Records to process:
**src/rtl/rb1_arbiter.sv**
```systemverilog
// Round-robin arbiter sharing the single-port RB1 register bank between the host
// port (0) and the S1 streaming reader (1), with per-port burst lock.
module rb1_arbiter #(
    parameter int DEPTH = 18,
    parameter int AW    = 5,
    parameter int DW    = 8
) (
    input  logic          clk,
    input  logic          rst,
    input  logic          req0,
    input  logic          req1,
    input  logic          lock0,
    input  logic          lock1,
    input  logic          rw0,
    input  logic          rw1,
    input  logic [AW-1:0] addr0,
    input  logic [AW-1:0] addr1,
    input  logic [DW-1:0] wdata0,
    input  logic [DW-1:0] wdata1,
    output logic          gnt0,
    output logic          gnt1,
    output logic          rvalid0,
    output logic          rvalid1,
    output logic [DW-1:0] rdata0,
    output logic [DW-1:0] rdata1,
    output logic          err0,
    output logic          err1,
    output logic          RB1_RW,
    output logic [AW-1:0] RB1_A,
    output logic [DW-1:0] RB1_D,
    input  logic [DW-1:0] RB1_Q
);

    typedef enum logic [1:0] {IDLE, OWN0, OWN1} state_t;

    localparam logic [AW:0] DEPTH_W = (AW+1)'(DEPTH);

    state_t state;
    state_t state_nx;
    logic   rr_last;
    logic   rd_pend0, rd_pend1;
    logic   oor_pend0, oor_pend1;
    logic   in0, in1;
    logic   issue0, issue1;

    assign in0    = ({1'b0, addr0} < DEPTH_W);
    assign in1    = ({1'b0, addr1} < DEPTH_W);
    // Entering or staying in OWNi always implies req_i is high.
    assign issue0 = (state_nx == OWN0);
    assign issue1 = (state_nx == OWN1);

    always_comb begin
        state_nx = state;
        case (state)
            IDLE: begin
                if (req0 && req1)
                    state_nx = rr_last ? OWN0 : OWN1;
                else if (req0)
                    state_nx = OWN0;
                else if (req1)
                    state_nx = OWN1;
                else
                    state_nx = IDLE;
            end
            OWN0: begin
                if (req0)
                    state_nx = (!lock0 && req1) ? OWN1 : OWN0;
                else
                    state_nx = req1 ? OWN1 : IDLE;
            end
            OWN1: begin
                if (req1)
                    state_nx = (!lock1 && req0) ? OWN0 : OWN1;
                else
                    state_nx = req0 ? OWN0 : IDLE;
            end
            default: state_nx = IDLE;
        endcase
    end

    always_ff @(posedge clk or negedge rst) begin
        if (!rst) begin
            state     <= IDLE;
            rr_last   <= 1'b1;
            gnt0      <= 1'b0;
            gnt1      <= 1'b0;
            err0      <= 1'b0;
            err1      <= 1'b0;
            rd_pend0  <= 1'b0;
            rd_pend1  <= 1'b0;
            oor_pend0 <= 1'b0;
            oor_pend1 <= 1'b0;
            rvalid0   <= 1'b0;
            rvalid1   <= 1'b0;
            rdata0    <= '0;
            rdata1    <= '0;
            RB1_RW    <= 1'b1;
            RB1_A     <= '0;
            RB1_D     <= '0;
        end else begin
            state <= state_nx;
            if (issue0)
                rr_last <= 1'b0;
            else if (issue1)
                rr_last <= 1'b1;

            gnt0      <= issue0;
            gnt1      <= issue1;
            err0      <= issue0 && !in0;
            err1      <= issue1 && !in1;
            rd_pend0  <= issue0 && in0 && rw0;
            rd_pend1  <= issue1 && in1 && rw1;
            oor_pend0 <= issue0 && !in0;
            oor_pend1 <= issue1 && !in1;

            // Out-of-range accesses park the bus on a harmless read of address 0.
            RB1_RW <= 1'b1;
            if (issue0) begin
                if (in0) begin
                    RB1_A  <= addr0;
                    RB1_RW <= rw0;
                    RB1_D  <= wdata0;
                end else begin
                    RB1_A  <= '0;
                end
            end else if (issue1) begin
                if (in1) begin
                    RB1_A  <= addr1;
                    RB1_RW <= rw1;
                    RB1_D  <= wdata1;
                end else begin
                    RB1_A  <= '0;
                end
            end

            rvalid0 <= rd_pend0 || oor_pend0;
            rvalid1 <= rd_pend1 || oor_pend1;
            if (oor_pend0)
                rdata0 <= '0;
            else if (rd_pend0)
                rdata0 <= RB1_Q;
            if (oor_pend1)
                rdata1 <= '0;
            else if (rd_pend1)
                rdata1 <= RB1_Q;
        end
    end

endmodule

```
**config.mk**
```make
export PLATFORM = sky130hd
export DESIGN_NAME = rb1_arbiter
export DESIGN_NICKNAME = d
export VERILOG_FILES = /design/src/rtl/rb1_arbiter.sv
export SDC_FILE = /design/constraint.sdc
export NUM_CORES = 1
export LEC_CHECK = 0
export ABC_AREA = 1
export CAP_MARGIN = 20
export CORE_AREA = 2 2 68 70
export CTS_CLUSTER_SIZE = 24
export DETAILED_ROUTE_END_ITERATION = 12
export DIE_AREA = 0 0 70 72
export DONT_BUFFER_PORTS = 1
export HOLD_SLACK_MARGIN = 0.1
export PLACE_DENSITY_LB_ADDON = 0.2
export SLEW_MARGIN = 5
export SYNTH_ARGS = -nofsm -noshare
export SYNTH_HDL_FRONTEND = slang
export SYNTH_SLANG_ARGS = --single-unit
```
**constraint.sdc**
```tcl
create_clock -name clk -period 2 [get_ports clk]
set_input_delay 0.3 -clock clk [delete_from_list [all_inputs] [get_ports clk]]
set_output_delay 0.3 -clock clk [all_outputs]
set_load 0.1 [all_outputs]
```
# Yosys cells after proc, flatten, opt, wreduce, memory -nomap -nowiden
# Index checks and enable logic that the tools add are counted.
[classes] order_cmp=2 mul=0 div_mod_pow=0 bitwise_logic=0 n_reduce_logical=21 shifts=0 n_addsub=0 n_eq_ne=5 n_mux=28
[op_table] operator="$mux W8" count=8
[op_table] operator="$mux W5" count=4
[op_table] operator="$mux W2" count=8
[op_table] operator="$lt A5 B5 Y1 const B" count=2
[op_table] operator="$logic_and A1 B1 Y1" count=9
[op_table] operator="$reduce_bool A2 Y1" count=4
[op_table] operator="$mux W1" count=7
[op_table] operator="$pmux W2 S3" count=1
[op_table] operator="$eq A2 B1 Y1 const B" count=2
[op_table] operator="$eq A2 B2 Y1 const B" count=2
[op_table] operator="$logic_not A1 Y1" count=4
[op_table] operator="$reduce_and A3 Y1" count=1
[op_table] operator="$logic_not A2 Y1" count=1
[op_table] operator="$logic_or A1 B1 Y1" count=2
[op_table] operator="$ne A2 B2 Y1 const B" count=1
[totals] elab_cells=71 latchBits=0 romBits=0 reg_bits=41 memories=0 ramBits=0

# Depth between registers and ports, before layout
# Gate-level depths: netlist of run 1.
[logic_depth] ltp_word=8 ltp_mapped=13 mapped_depth_nobuf=11

# Worst setup path after synthesis of run 1
# OpenSTA, ideal clock, no wires.
[synth_timing] path_type="flip-flop to flip-flop" start="register rr_last" end="register RB1_D[0]" t_arrival_ns=1.678 path_buffers=1 period_less_slack_ns=1.800 setup_slack_ns=0.200 setup_ns=0.122 stages_incl_launch_ff=12 path_cell_list="dfstp_2 inv_1 o211ai_1 nand3_1 inv_1 ha_1 buf_6 nor2_2 a21oi_4 nand2_4 nand2_1 nand2_1"
[synth_via] elab_chain_cells=6 word_cells_on_any_way=10 classes_between="eq/ne (3); mux (4); reduce/logical (3)"
[synth_lines] element="start: declaration" line="40" source="logic rr_last;"
[synth_lines] element="start signal: assignment" line="84" source="rr_last <= 1'b1;"
[synth_lines] element="start signal: assignment" line="103" source="rr_last <= 1'b0;"
[synth_lines] element="start signal: assignment" line="105" source="rr_last <= 1'b1;"
[synth_lines] element="$mux W2 *" line="57" source="state_nx = rr_last ? OWN0 : OWN1;"
[synth_lines] element="$mux W2 *" line="56" source="if (req0 && req1)"
[synth_lines] element="$pmux W2 S3 *" line="54" source="case (state)"
[synth_lines] element="via state_nx[1]" line="39" source="state_t state_nx;"
[synth_lines] element="$eq A2 B1 Y1 *" line="49" source="assign issue0 = (state_nx == OWN0);"
[synth_lines] element="via issue0" line="44" source="logic issue0, issue1;"
[synth_lines] element="$ne A2 B2 Y1 (no source line) / $reduce_bool A2 Y1 (equally long branches)"
[synth_lines] element="$reduce_and A3 Y1 (no source line)"
[synth_lines] element="end signal: assignment" line="122" source="RB1_D <= wdata0;"
[synth_lines] element="end signal: assignment" line="130" source="RB1_D <= wdata1;"
[synth_lines] element="end: declaration" line="30" source="output logic [DW-1:0] RB1_D,"
# The timed path passes the listed nets; every way through them passes the cells marked *.
# A chain may end at the register's enable or synchronous reset.

# Worst setup path in the final report of run 1
[layout_timing] start="register rr_last" end="register RB1_D[1]"
# Same word-level chain as after synthesis.

==> flow_metrics.py, run 1 <==
metrics = {
    "status": {
        "status": "finished clean",
    },
    "timing": {
        "hold_viol": 0,
        "max_freq_mhz": 534,
        "fin_skew_ps": 7.49,
        "rsz0062_at_grt": "yes",
        "worstMarginPinSlew_ps": 503,
        "max_slew_margin_pct": 66.5,
        "layout_min_cycle_time_ps": 1870,
        "finalMaxSlewViolations": 0,
        "post-route-period-util_pct": 93.6,
        "final-setup-viol-count": 0,
    },
    "clock_tree": {
        "cts_sinks": 41,
        "cts_root_buf": "clkbuf_8",
        "clockBufferDepth": 2,
        "tritoncts": "built",
        "clock_latency_ps": 290,
        "cts_buffers": 5,
        "htree_levels": 2,
        "path_clk_slew_ps": 80,
    },
    "floorplanning": {
        "start_util_pct": 43.7,
        "rows": 24,
        "die_area_mm2": 0.00504,
        "fp.dieW_um": 70,
        "die_h_um": 72,
        "core_mm2": 0.00426,
        "io-pin-count": 78,
    },
    "setup_path": {
        "arrival_ps": 2060,
        "worstPathRequired_ps": 2190,
        "r2r_cells": 10,
        "path_max_fanout": 12,
        "endpoint_kind": "flop",
        "startpoint_type": "flop",
        "worstSetupPathType": "flop to flop",
    },
    "route": {
        "viasPerCell": 4.86,
        "vias": 1530,
        "post_drt_wl_per_cell_um": 13.0,
        "drt_pass1_iterations": 4,
        "ant_nets": 0,
        "drc": 0,
        "totalWireLength_um": 4110,
        "dr.first_iter.drc_count": 68,
    },
    "cells_and_area": {
        "layout_common_cells": "nand2_1, inv_1, dfrtp_1, buf_4, nand3_1",
        "diodes": 0,
        "syn2layout_area_growth_pct": 27.1,
        "fin_nets": 306,
        "final_common_cell": "nand2_1",
        "finish.utilization_pct": 55.6,
        "drive_above_1_share_pct": 23.6,
    },
    "placed_design": {
        "place_hpwl_um": 3020,
        "port-buffer-count": 0,
        "gp_congestion": 0.761,
    },
    "flow_run": {
        "cap_violations": 0,
    },
    "global_route": {
        "grt_pass1_wl_um": 6880,
        "antenna_found_initial": 0,
        "grt_pass1_vias": 1554,
        "grt_max_degree": 42,
        "gr-total-overflow": 0,
        "grtUsageTotal_pct": 17.1,
    },
    "synth": {
        "syn_area_per_cell_um2": 8.52,
        "yosys_register_bits": 41,
        "synthDistinctLibCells": 23,
        "synth.net_count": 263,
        "ys.flop_type": "dfrtp_1",
        "async_flop_share_pct": 100,
        "netlist_area_mm2": 0.00187,
        "synthCells": 219,
        "yosys_warnings": 0,
        "synth-edff-count": 0,
        "ys_seq_area_share_pct": 55.1,
    },
    "worst_hold_path": {
        "whs_path_depth": 2,
        "hp-class": "input pin to flop",
    },
}
synth_stat cells, types with 2 or more instances:
cell	instances	area share, %
nand2_1	61	12
inv_1	46	9.3
dfrtp_1	39	52
nand3_1	18	4.8
o22ai_1	16	5.4
nor2_1	10	2.0
o211ai_1	5	2.0
buf_2	3	0.80
a31oi_1	2	0.67
dfstp_2	2	2.8
ha_1	2	1.3
nor2_2	2	0.67
o21ai_0	2	0.54
or2_2	2	0.67
per-layer routing:
layer	wire length, µm	GRT usage, %	vias up
met5	0	0	-
met1	1780	20.9	682
li1	-	-	772
met2	1920	28.1	68
met3	351	6.39	8
met4	59	5.56	0
through the flow:
stage	hold slack, ps	TNS, ps	instances	setup WS [ps]	cell area, µm²
after floorplan	4.41	0	219	200	1870
after global placement	5.40	0	304	54.1	2190
after detailed placement	5.36	0	304	8.69	2190
after CTS	127	0	314	53.9	2330
after global routing	136	-36.0	315	-30.8	2370
final	132	0	315	129	2370
kinds of logic (layout without fill, tap and decap cells):
family	Yosys count	after routing	synth area share, %
buffers and inverters	51	95	11.1
AO/OA/AOI/OAI	28	28	10.2
flip-flops	41	41	55.1
adder cells (fa/ha/maj)	2	2	1.34
AND/OR/NAND/NOR	97	97	22.3
worst max-delay path, cell delays in order, from the launching register on:
cell        delay, ps
dfstp_2           530
inv_1              50
o211ai_1          160
nand3_1           160
inv_1             120
ha_4              190
clkinvlp_4        230
nand2_1           120
nand2_1            60
nand3_1            90
nand2_1            60
area by class of cell:
cell class                 instances  area (µm²)
multi-input combinational        127         658
inverter                          46         176
clock inverter                     2        35.0
sequential                        41        1030
timing repair buffer              41         335
clock buffer                       6        72.6
fill                             405        1890
tap                               52        65.1
state kept, by name, indices dropped and copies added (netlist names), 2 cells and up:
name	flops
rdata1	8
RB1_A	5
RB1_D	8
state	2
rdata0	8
repair_timing:
action                                  4_1_cts  5_1_grt
buffers inserted                              0        1
hold buffers                                  2        0
endpoints found under the setup margin        2       11
gates resized for setup                       1        6
hold endpoints to repair                     41        0
path summary, 6_finish.rpt:
path / end / slack [ps] / from
setup / recovery: RB1_D[1] / 130 / rr_last
hold / removal: rd_pend0 / 130 / rw0
setup reg to reg: RB1_D[1] / 130 / rr_last
hold reg to reg: RB1_D[4] / 480 / RB1_D[4]
max in group asynchronous: rr_last / 1270 / rst
min in group asynchronous: rdata1[1] / 470 / rst
Power of run 1 is left out: the tool's default activity adds up to more than one toggle a clock period on the data nets, which glitch-free logic cannot reach.
==> inputs of run 2 (changes only) <==
- PLACE_DENSITY: unset -> 0.62
- PLACE_DENSITY_LB_ADDON: 0.2 -> unset
==> flow_metrics.py, run 2 (synthesized netlist as in run 1, its figures left out) <==
metrics = {
    "status": {
        "status": "finished clean",
    },
    "placed_design": {
        "placed_area_mm2": 0.00219,
        "dp_cells": 305,
        "gp_congestion": 0.761,
        "port-buffer-count": 0,
        "place_hpwl_um": 2970,
    },
    "worst_hold_path": {
        "hp-class": "input pin to flop",
    },
    "cells_and_area": {
        "fillers": 399,
        "fin_nets": 311,
        "final_cells": 320,
        "layout_common_cells": "nand2_1, inv_1, buf_4, dfrtp_1, nand3_1",
        "reg_top3": "RB1_D x8, rdata0 x8, rdata1 x8",
        "final_common_cell": "nand2_1",
        "final_area_mm2": 0.00236,
        "syn2layout_area_growth_pct": 26.5,
        "diodes": 0,
        "drive_above_1_share_pct": 24.6,
    },
    "route": {
        "viasPerCell": 4.87,
        "drt_pass1_iterations": 4,
        "vias": 1558,
        "totalWireLength_um": 4130,
        "dr.first_iter.drc_count": 95,
        "drc": 0,
        "post_drt_wl_per_cell_um": 12.9,
        "ant_nets": 0,
    },
    "setup_path": {
        "arrival_ps": 2070,
        "cp_slowest_cell": "dfrtp_1",
        "startpoint_type": "flop",
        "path_buf_inv": 2,
        "crit_top_cell": "nand3_1",
        "endpoint_kind": "flop",
        "cp_top_family": "simple AND/OR/NAND/NOR gates",
        "critPathMaxStageDelay_ps": 400,
        "cp_cell_sequence": "nor2_1 > o211ai_1 > nand3_1 > inv_1 > ha_2 > a21oi_4 > buf_4 > nand3_1 > nand2_1",
        "worstSetupPathType": "flop to flop",
        "worstPathRequired_ps": 2230,
        "path_max_fanout": 6,
    },
    "floorplanning": {
        "die_h_um": 72,
        "io-pin-count": 78,
        "start_util_pct": 43.7,
        "fp.dieW_um": 70,
        "die_area_mm2": 0.00504,
        "rows": 24,
        "core_mm2": 0.00426,
    },
    "clock_tree": {
        "htree_levels": 2,
        "cts_root_buf": "clkbuf_8",
        "tritoncts": "built",
        "cts_buffers": 5,
        "path_clk_slew_ps": 80,
        "clock_latency_ps": 290,
        "cts_sinks": 41,
        "clockBufferDepth": 2,
    },
    "timing": {
        "final.setup.tns_ps": 0,
        "finalMaxSlewViolations": 0,
        "worstMarginPinSlew_ps": 500,
        "post-route-period-util_pct": 92.3,
        "max_freq_mhz": 542,
        "layout_min_cycle_time_ps": 1850,
        "hold_viol": 0,
        "max_slew_margin_pct": 66.8,
        "final-setup-viol-count": 0,
        "fin_skew_ps": 6.50,
    },
    "global_route": {
        "grt_pass1_vias": 1470,
        "grtUsageTotal_pct": 16.5,
        "grt_max_degree": 42,
        "gr-total-overflow": 0,
        "antenna_found_initial": 0,
        "grt_pass1_wl_um": 6540,
    },
    "flow_run": {
        "cap_violations": 0,
    },
}
run 2: metal layers:
metal | routed length [µm] | track usage (%)
met2 | 1990 | 27.4
met5 | 0 | 0
met4 | 42 | 6.41
met3 | 314 | 4.31
met1 | 1780 | 20.8
run 2: per-stage QoR:
stage	hold WS [ps]	utilization, %	setup WS (ps)
after floorplan	4.41	-	200
after global placement	5.43	51.3	144
after detailed placement	5.57	51.3	90.2
after CTS	124	54.1	62.4
after global routing	126	55.3	-22.2
final	133	55.3	155
run 2: final cells by class:
class                      count  area [µm²]  area share [%]
inverter                      46         176            7.48
timing repair buffer          46         358            15.2
clock inverter                 3        17.5           0.742
tap                           52        65.1            2.76
multi-input combinational    127         646            27.4
sequential                    41        1030            43.6
clock buffer                   5        68.8            2.92
run 2: repair_timing:
item	CTS	global route
hold endpoints to repair	41	0
hold buffers	2	0
gates resized for setup	0	4
setup endpoints to repair	0	13
buffers inserted	0	5
run 2: worst paths after layout:
path                               start       end  slack (ps)  cells after the start
min in group asynchronous            rst      gnt1         490                      2
worst max register to register  state[0]  RB1_D[5]         150                      9
worst max-delay path            state[0]  RB1_D[5]         150                      9
worst min register to register  RB1_D[3]  RB1_D[3]         480                      2
max in group asynchronous            rst   rr_last        1260                      2
worst min-delay path                 rw1  rd_pend1         130                      2
Power of run 2 is left out for the same reason.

What you are asked to do:
Give the number of lines containing "Power" in the entries, and no other text.

Answer box:
2